======== SUPPLIED MATERIAL ========

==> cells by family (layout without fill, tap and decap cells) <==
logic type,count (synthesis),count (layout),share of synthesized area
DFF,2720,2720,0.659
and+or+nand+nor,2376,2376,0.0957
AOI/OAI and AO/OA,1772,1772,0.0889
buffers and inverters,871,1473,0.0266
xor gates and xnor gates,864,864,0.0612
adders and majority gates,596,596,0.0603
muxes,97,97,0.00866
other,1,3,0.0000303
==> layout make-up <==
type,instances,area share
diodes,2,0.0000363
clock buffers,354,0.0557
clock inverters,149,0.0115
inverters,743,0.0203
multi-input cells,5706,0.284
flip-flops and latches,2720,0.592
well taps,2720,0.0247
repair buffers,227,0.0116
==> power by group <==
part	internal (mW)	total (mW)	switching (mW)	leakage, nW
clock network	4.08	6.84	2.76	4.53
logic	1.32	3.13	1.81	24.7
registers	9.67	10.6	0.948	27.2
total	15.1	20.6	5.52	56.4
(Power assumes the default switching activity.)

========

- _WHAT YOU ARE ASKED TO DO_:
Reproduce only the lines running from the one with "adders and majority gates,596,596,0.0603" through the final line of the listing above, both ends included.

- _ANSWER BOX_:
adders and majority gates,596,596,0.0603
muxes,97,97,0.00866
other,1,3,0.0000303
==> layout make-up <==
type,instances,area share
diodes,2,0.0000363
clock buffers,354,0.0557
clock inverters,149,0.0115
inverters,743,0.0203
multi-input cells,5706,0.284
flip-flops and latches,2720,0.592
well taps,2720,0.0247
repair buffers,227,0.0116
==> power by group <==
part	internal (mW)	total (mW)	switching (mW)	leakage, nW
clock network	4.08	6.84	2.76	4.53
logic	1.32	3.13	1.81	24.7
registers	9.67	10.6	0.948	27.2
total	15.1	20.6	5.52	56.4
(Power assumes the default switching activity.)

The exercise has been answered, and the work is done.